• REQUIREMENT
In the entries below, find the line with "-281,58 +280,56 @@" and the line with "p_t21 ? cmd_arg[13:8]". Reproduce those two lines and every line between them exactly, and nothing more.

Extracted data entries:
This design comes from an exercise in tuning for small area, a short achievable clock period and few clock cycles on the open sky130 flow, not from production work. RTL that was checked went through simulation tests only; none was proved equivalent to the original. No activity file was given, so power comes from the tool's default toggle rates.

Design fb_codec, start of the top module:
module fb_codec (
    input  wire        clk,
    input  wire        rst,           
    input  wire        cmd_valid,
    output wire        cmd_ready,
    input  wire [7:0]  cmd_op,
    input  wire [15:0] cmd_len,
    input  wire [31:0] cmd_arg,
    input  wire [6:0]  req_flags,
    input  wire [63:0] req_addr,
    input  wire [15:0] req_rcount,
    input  wire [15:0] req_cid,
    input  wire [31:0] req_delay,
    input  wire        in_valid,
    output wire        in_ready,
    input  wire [7:0]  in_data,
    output wire        out_valid,
    input  wire        out_ready,
    output wire [7:0]  out_data,
    output wire        res_valid,
    input  wire        res_ready,
    output wire [7:0]  res_code,
    output wire [31:0] res_data
);
Size in the first run: about 1400 cells after synthesis, about 260 I/O pins, about 11000 um2 of cells after synthesis.
export LEC_CHECK = 0
export CAP_MARGIN = 20
export CORE_MARGIN = 2
export CORE_UTILIZATION = 40
export PLACE_DENSITY = 0.6
export SETUP_SLACK_MARGIN = 2.5
export SLEW_MARGIN = 20
create_clock -name core_clock -period 5.0 [get_ports {clk}]
standard.sh (not shown) runs the stock make flow with config.mk's settings and CLKGATE_MAP_FILE= SYNTH_SCRIPT=/design/flow/synth_recipe.tcl, a recipe that flattens the netlist after the stock synthesis.
==> flow/flow/run.sh <==
#!/bin/bash
# Own layout flow: the standard ORFS flow (standard.sh), with two changes:
#  - ports are buffered with sky130_fd_sc_hd__buf_1 instead of the default
#    delay-cell buffer (every port still gets its own buffer);
#  - yosys does not extract half/full adder cells, so ABC maps that logic too.
# Everything else (synthesis script, floorplan, power grid, taps, CTS,
# routing) is the standard flow. Each step's full log stays in orfs/logs/.
set -euo pipefail
export BUFFER_PORTS_ARGS="-buffer_cell sky130_fd_sc_hd__buf_1"
export ADDER_MAP_FILE=
bash standard.sh > flow_make.log 2>&1
Testbench counts at the start, summed over its fixed seeds: cycles 30,555.
Next try:
--- a/flow/design.v
+++ b/flow/design.v
@@ -21,17 +21,16 @@
     input  wire        res_ready,
     output wire [7:0]  res_code,
     output wire [31:0] res_data
 );
     localparam [1:0] M_PACK = 2'd0, M_UNPACK = 2'd1, M_CRC = 2'd2, M_CHECK = 2'd3;
     reg        pv;
     reg        p_zero, p_str, p_hdr, p_pay, p_len1, p_len2, p_f3, p_f4;
     reg [1:0]  p_mode;
-    reg        p_any, p_f14, p_t8, p_t21, p_ill, p_chk0;
     reg [20:0] acc;
     reg [21:0] n;              
     reg        emode;           
     reg        okp, oku;        
     reg [15:0] in_rem;          
     reg        rem0, rem1, rem2;
     reg        ob;              
     reg [1:0]  imode, nmode;    
@@ -281,58 +280,56 @@
     wire z_hdr   = free_n & hl_n & okp_n & (d_pay | slot_n);
     wire cmd_rdy_n = pv_n & (d_zero ? z_zero : d_str ? z_str : z_hdr);
     wire res_pend_n = fin | (res_pend & !D);
     wire res_v_n    = fin_zero | cfin | (res_v & !D) |
                       (!res_v & res_pend & (hacc == 2'd0) & (E | !hout | out_ready));
     reg [22:0] rdata_n;
     reg [2:0]  rcode_n;
     always @* begin
-        rdata_n = rdata;
-        rcode_n = rcode;
-        if (fin_ins) begin
-            rdata_n = {6'd0, oc_i};
-            rcode_n = 3'b000;
-        end else if (cfin) begin
+        if (cfin) begin
             if (cfin_chk) begin
                 rdata_n = {6'd0, crc == cb, crc, cb};
                 rcode_n = (crc == cb) ? 3'b000 : 3'b100;
             end else begin
                 rdata_n = {15'd0, crc_u};
                 rcode_n = 3'b000;
             end
-        end else if (fin_zero) begin
-            rdata_n = {p_t21 ? cmd_arg[20:14] : 7'd0, 1'b0,
-                       p_t21 ? cmd_arg[13:8] : 6'd0, p_t8 & cmd_arg[7],
-                       p_f14 & cmd_arg[8], p_any ? cmd_arg[6:0] : 7'd0};
-            rcode_n = p_ill ? 3'b001 : p_chk0 ? 3'b011 : 3'b000;
+        end else if (cmd_rdy & p_zero) begin
+            rdata_n = {d_t21 ? cmd_arg[20:14] : 7'd0, 1'b0,
+                       d_t21 ? cmd_arg[13:8] : 6'd0, (d_t14 | d_t21) & cmd_arg[7],
+                       d_f14 & cmd_arg[8], (d_t14 | d_f14 | d_t21) ? cmd_arg[6:0] : 7'd0};
+            rcode_n = d_ill ? 3'b001 : (d_check & d_len0) ? 3'b011 : 3'b000;
+        end else begin
+            rdata_n = {6'd0, oc_i};
+            rcode_n = 3'b000;
         end
     end
     wire [1:0] hacc_n = fin_ins ? nb : (E & (hacc != 2'd0)) ? {hacc[1] & hacc[0], !hacc[0]} : hacc;
     wire       hout_n = fin_ins ? (E | (out_v & !out_ready)) :
                         E ? (hacc != 2'd0) : (hout & !out_ready);
     always @(posedge clk) begin
         if (E) out_d <= emode ? acc[7:0] : {1'b0, acc[6:0]};
-        rdata    <= rdata_n;
-        rcode    <= rcode_n;
+        if (!res_pend) begin
+            rdata <= rdata_n;
+            rcode <= rcode_n;
+        end
         hp       <= H ? hnext(hp, p_f3) : hdr ? hp : d_hfirst;
         hbyte    <= H ? rawb(hnext(hp, p_f3)) : hdr ? hbyte : d_hbyte;
         hl       <= hl_n;
         in_rem   <= in_rem_n;
         nmode    <= nmode_n;
         if (T & imode[1]) begin
             crc <= first ? 8'd0 : crc_u;
             cb  <= in_data;
         end
         cfin_chk <= imode[0];
         p_zero <= d_zero;  p_str <= d_str;  p_hdr <= d_hdr;  p_pay <= d_pay;
         p_len1 <= (cmd_len == 16'd1);  p_len2 <= (cmd_len == 16'd2);
         p_f3   <= req_flags[3];  p_f4 <= req_flags[4];  p_mode <= d_mode;
-        p_any  <= d_t14 | d_f14 | d_t21;  p_f14 <= d_f14;  p_t8 <= d_t14 | d_t21;
-        p_t21  <= d_t21;  p_ill <= d_ill;  p_chk0 <= d_check & d_len0;
         if (rst) begin
             pv       <= 1'b0;
             hdr      <= 1'b0;
             acc      <= 21'd0;
             n        <= 22'd1;
             emode    <= 1'b0;
             okp      <= 1'b1;
             oku      <= 1'b1;
Effect: Final area goes down by 3.1%; clock-buffer cell count shrinks by 4; non-clock buffer count came out lower by 11; wire length decreases by 2.6%; die area goes down by 0.55%; synthesized area shrinks by 0.57%; sequential power rose by about 7%; power rises by 41%; final cell count fell by 1.3%.
Function not checked in the second run of this note: the RTL went through the layout flow alone.

* * *

fb_codec, a different RTL version from the one above (not shown whole).
Size: roughly 260 I/O pins, about 11000 µm² of cells after synthesis.
==> flow/config.mk <==
export PLATFORM = sky130hd
export DESIGN_NAME = fb_codec
export DESIGN_NICKNAME = fb_codec
export VERILOG_FILES = /design/flow/design.v
export SDC_FILE = /design/flow/constraint.sdc
export NUM_CORES = 4
export LEC_CHECK = 0
export ABC_AREA = 1
export CAP_MARGIN = 20
export CORE_MARGIN = 2
export CORE_UTILIZATION = 40
export CTS_BUF_LIST = sky130_fd_sc_hd__clkbuf_4 sky130_fd_sc_hd__clkbuf_8
export PLACE_DENSITY = 0.6
export SETUP_SLACK_MARGIN = 2.5
export SLEW_MARGIN = 20
==> flow/constraint.sdc <==
create_clock -name core_clock -period 5.0 [get_ports {clk}]
set_input_delay 1.0000 -clock core_clock [delete_from_list [all_inputs] [get_ports {clk}]]
set_output_delay 1.0000 -clock core_clock [all_outputs]
set_load 0.01 [all_outputs]
Scripts as last shown in full above: flow/flow/run.sh
Testbench counts at the start, summed over its fixed seeds: cycles 30,555.
Edit:
--- a/flow/design.v
+++ b/flow/design.v
@@ -196,23 +196,24 @@
     integer     uk, un;
     always @* begin
         for (uk = 0; uk < 7; uk = uk + 1) begin
             umask[uk] = 1'b0;
             for (un = 1; un < 16; un = un + 1)
                 if ((un % 8) >= 1 && (un % 8) <= 7 - uk) umask[uk] = umask[uk] | n[un];
         end
         if (!lastb) umask = 7'b1111111;
     end
     wire [7:0]  ibyte = hdr ? hbyte : m_u ? {1'b0, in_data[6:0] & umask} : in_data;
-    wire [14:0] oh    = E ? n_m[14:0] : n[14:0];
-    wire [20:0] acc_e = E ? (emode ? (acc >> 8) : (acc >> 7)) : acc;
-    wire [20:0] acc_n = I ? (acc_e | t_put(ibyte, oh)) : acc_e;
+    wire [20:0] acc_s = emode ? (acc >> 8) : (acc >> 7);
+    wire [20:0] acc_0 = I ? (acc | t_put(ibyte, n[14:0])) : acc;
+    wire [20:0] acc_1 = I ? (acc_s | t_put(ibyte, n_m[14:0])) : acc_s;
+    wire [20:0] acc_n = E ? acc_1 : acc_0;
     wire [21:0] ni0   = t_ins(n, ins_u, lastpos);
     wire [21:0] ni1   = t_ins(n_m, ins_u, lastpos);
     wire [21:0] n_n   = I ? (E ? ni1 : ni0) : (E ? n_m : n);
     wire        emode_n = I ? ins_u : emode;
     function t_ce(input [21:0] q, input u);
         begin
             t_ce = u ? |q[21:8] : |q[21:7];
         end
     endfunction
     wire        ce_n  = I ? (E ? t_ce(ni1, ins_u) : t_ce(ni0, ins_u))
Die area grows by 8.9%.
Setup slack improved by 0.034 ns.
Sequential power barely changes.
Design area grows by about 6%.
Global-route usage grows by 2.5 points.
Utilization shrinks by 1.5 points.
Non-clock buffer count shrinks by 10.
No functional check of the RTL was part of the second run of this note.

* * *

Another version of the RTL of fb_codec (not shown whole).
For scale: about 1,400 cells after synthesis, about 170 flip-flops, about 260 I/O pins, roughly 0.011 mm² of cells after synthesis.
==> flow/config.mk <==
export PLATFORM = sky130hd
export DESIGN_NAME = fb_codec
export DESIGN_NICKNAME = fb_codec
export VERILOG_FILES = /design/flow/design.v
export SDC_FILE = /design/flow/constraint.sdc
export NUM_CORES = 4
export LEC_CHECK = 0
export CAP_MARGIN = 20
export CORE_MARGIN = 2
export CORE_UTILIZATION = 40
export PLACE_DENSITY = 0.6
export SETUP_SLACK_MARGIN = 2.0
export SLEW_MARGIN = 20
==> flow/constraint.sdc <==
create_clock -name core_clock -period 5.0 [get_ports {clk}]
set_input_delay 1.0000 -clock core_clock [delete_from_list [all_inputs] [get_ports {clk}]]
set_output_delay 1.0000 -clock core_clock [all_outputs]
set_load 0.01 [all_outputs]
Scripts as last shown in full above: flow/flow/run.sh
The starting point produced a clean layout.
Edit:
--- a/flow/design.v
+++ b/flow/design.v
@@ -137,27 +137,18 @@
                 t_ins[21] = |q[13:7];
             end
             if (u & last) begin
                 t_ins[0]  = q[0];
                 t_ins[8]  = |q[8:1];
                 t_ins[16] = |q[15:9];
             end
         end
     endfunction
-    function [20:0] t_keep(input [21:0] q);
-        integer j, k;
-        begin
-            for (j = 0; j < 21; j = j + 1) begin
-                t_keep[j] = 1'b0;
-                for (k = j + 1; k < 22; k = k + 1) t_keep[j] = t_keep[j] | q[k];
-            end
-        end
-    endfunction
     function [20:0] t_put(input [7:0] b, input [14:0] oh);
         integer j, k;
         begin
             t_put = 21'd0;
             for (j = 0; j < 21; j = j + 1)
                 for (k = 0; k < 8; k = k + 1)
                     if (j - k >= 0 && j - k < 15)
                         t_put[j] = t_put[j] | (b[k] & oh[j - k]);
         end
@@ -195,23 +186,32 @@
     wire lastb  = ob | rem1;                   
     wire m_acc  = !imode[1];                   
     wire m_u    = (imode == M_UNPACK);
     wire ins_u    = !hdr & m_u;
     wire ins_last = hdr ? !p_pay : lastb;      
     wire Ipos     = H | (in_rdy & m_acc);      
     wire I        = H | (T & m_acc);           
     wire lastpos  = hdr ? (hl & !p_pay) : lastb;
     wire [21:0] n_m  = t_em(n, emode);
-    wire [7:0]  ibyte = hdr ? hbyte : m_u ? {1'b0, in_data[6:0]} : in_data;
+    reg  [6:0]  umask;
+    integer     uk, un;
+    always @* begin
+        for (uk = 0; uk < 7; uk = uk + 1) begin
+            umask[uk] = 1'b0;
+            for (un = 1; un < 16; un = un + 1)
+                if ((un % 8) >= 1 && (un % 8) <= 7 - uk) umask[uk] = umask[uk] | n[un];
+        end
+        if (!lastb) umask = 7'b1111111;
+    end
+    wire [7:0]  ibyte = hdr ? hbyte : m_u ? {1'b0, in_data[6:0] & umask} : in_data;
     wire [14:0] oh    = E ? n_m[14:0] : n[14:0];
     wire [20:0] acc_e = E ? (emode ? (acc >> 8) : (acc >> 7)) : acc;
-    wire [20:0] keep  = E ? t_keep(n_m) : t_keep(n);
-    wire [20:0] acc_n = I ? ((acc_e & keep) | t_put(ibyte, oh)) : acc_e;
+    wire [20:0] acc_n = I ? (acc_e | t_put(ibyte, oh)) : acc_e;
     wire [21:0] ni0   = t_ins(n, ins_u, lastpos);
     wire [21:0] ni1   = t_ins(n_m, ins_u, lastpos);
     wire [21:0] n_n   = I ? (E ? ni1 : ni0) : (E ? n_m : n);
     wire        emode_n = I ? ins_u : emode;
     function t_ce(input [21:0] q, input u);
         begin
             t_ce = u ? |q[21:8] : |q[21:7];
         end
     endfunction
@@ -309,19 +309,18 @@
             rdata_n = {6'd0, oc_i};
             rcode_n = 3'b000;
         end
     end
     wire [1:0] hacc_n = fin_ins ? nb : (E & (hacc != 2'd0)) ? {hacc[1] & hacc[0], !hacc[0]} : hacc;
     wire       hout_n = fin_ins ? (E | (out_v & !out_ready)) :
                         E ? (hacc != 2'd0) : (hout & !out_ready);
     always @(posedge clk) begin
         if (E) out_d <= emode ? acc[7:0] : {1'b0, acc[6:0]};
-        acc      <= acc_n;
         if (!res_pend) begin
             rdata <= rdata_n;
             rcode <= rcode_n;
         end
         hp       <= H ? hnext(hp, p_f3) : hdr ? hp : d_hfirst;
         hbyte    <= H ? rawb(hnext(hp, p_f3)) : hdr ? hbyte : d_hbyte;
         hl       <= hl_n;
         in_rem   <= in_rem_n;
         nmode    <= nmode_n;
@@ -330,18 +329,19 @@
             cb  <= in_data;
         end
         cfin_chk <= imode[0];
         p_zero <= d_zero;  p_str <= d_str;  p_hdr <= d_hdr;  p_pay <= d_pay;
         p_len1 <= (cmd_len == 16'd1);  p_len2 <= (cmd_len == 16'd2);
         p_f3   <= req_flags[3];  p_f4 <= req_flags[4];  p_mode <= d_mode;
         if (rst) begin
             pv       <= 1'b0;
             hdr      <= 1'b0;
+            acc      <= 21'd0;
             n        <= 22'd1;
             emode    <= 1'b0;
             ce       <= 1'b0;
             okp      <= 1'b1;
             oku      <= 1'b1;
             rem0     <= 1'b1;
             rem1     <= 1'b0;
             rem2     <= 1'b0;
             ob       <= 1'b0;
@@ -353,18 +353,19 @@
             oc       <= 17'd0;
             out_v    <= 1'b0;
             res_pend <= 1'b0;
             res_v    <= 1'b0;
             hacc     <= 2'd0;
             hout     <= 1'b0;
         end else begin
             pv       <= pv_n;
             hdr      <= hdr_n;
+            acc      <= acc_n;
             n        <= n_n;
             emode    <= emode_n;
             ce       <= ce_n;
             okp      <= okp_n;
             oku      <= oku_n;
             rem0     <= rem0_n;
             rem1     <= rem1_n;
             rem2     <= rem2_n;
             ob       <= ob_n;
The changed run completed without violations.
Cell area fell by 0.88%.
Setup slack improves by 59 ps.
Sequential power is lower by about 3%.
Clock-buffer cell count went up by 1.
Area after synthesis hardly moves.
Critical path depth came out lower by 2.
Core utilization decreases by 1.2 points.
Total power went down by about 5%.
Global-route usage drops by 0.33 points.
Via count goes down by about 1.3%.
Clock skew rises by 8.1 ps.
Die area barely changes.
Testbench counts after the change, summed over its fixed seeds: cycles 30,555.
Function not checked in the first run of this note: the RTL went through the layout flow alone.

==> separate check: timing with driven ports <==
The results above use ideal ports. As a check the final layouts listed here were re-extracted and re-timed, cells and wires unchanged.
Step 1 sets driving cells, clkbuf_16 on the clock port and buf_2 on the other inputs (assumed; they add their load-dependent delay and slew).
Step 2 adds t to the input delays and takes it off the output delays; t is the mean of the earliest and latest rising clock arrival at the registers after step 1. Input paths then give back, and output paths get back, about the clock's delay inside the block.
a / b / c = no drivers / after step 1 / after step 2; a / b = the first two.
| run | shift t [ns] | slack for setup (ns) | hold WS [ns] | worst register clock-pin slew, ns | worst slew at a driven data input, ns |
|---|---|---|---|---|---|
| the first run of note 1 | 0.483 | 2.145 / 2.145 / 1.849 | 0.443 / 0.443 / 0.443 | 0.08 / 0.08 | 0.06 |
| the second run of note 1 | 0.484 | 2.109 / 2.109 / 1.751 | 0.435 / 0.435 / 0.435 | 0.08 / 0.08 | 0.06 |
| the first run of note 2 | 0.502 | 2.559 / 2.559 / 2.076 | 0.429 / 0.429 / 0.429 | 0.11 / 0.11 | 0.07 |
| the second run of note 2 | 0.540 | 2.593 / 2.593 / 2.099 | 0.425 / 0.425 / 0.425 | 0.11 / 0.11 | 0.07 |
| the first run of note 3 | 0.479 | 2.120 / 2.128 / 1.662 | 0.446 / 0.446 / 0.446 | 0.07 / 0.07 | 0.06 |
| the second run of note 3 | 0.482 | 2.179 / 2.179 / 1.748 | 0.438 / 0.438 / 0.438 | 0.08 / 0.08 | 0.07 |
After both steps every run listed still meets setup and hold. For the second run of note 2, which loses most, drivers alone change the setup slack by 0.000 ns; drivers and shift together by -0.494 ns.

• ANSWER FOR THE TASK
@@ -281,58 +280,56 @@
     wire z_hdr   = free_n & hl_n & okp_n & (d_pay | slot_n);
     wire cmd_rdy_n = pv_n & (d_zero ? z_zero : d_str ? z_str : z_hdr);
     wire res_pend_n = fin | (res_pend & !D);
     wire res_v_n    = fin_zero | cfin | (res_v & !D) |
                       (!res_v & res_pend & (hacc == 2'd0) & (E | !hout | out_ready));
     reg [22:0] rdata_n;
     reg [2:0]  rcode_n;
     always @* begin
-        rdata_n = rdata;
-        rcode_n = rcode;
-        if (fin_ins) begin
-            rdata_n = {6'd0, oc_i};
-            rcode_n = 3'b000;
-        end else if (cfin) begin
+        if (cfin) begin
             if (cfin_chk) begin
                 rdata_n = {6'd0, crc == cb, crc, cb};
                 rcode_n = (crc == cb) ? 3'b000 : 3'b100;
             end else begin
                 rdata_n = {15'd0, crc_u};
                 rcode_n = 3'b000;
             end
-        end else if (fin_zero) begin
-            rdata_n = {p_t21 ? cmd_arg[20:14] : 7'd0, 1'b0,
-                       p_t21 ? cmd_arg[13:8] : 6'd0, p_t8 & cmd_arg[7],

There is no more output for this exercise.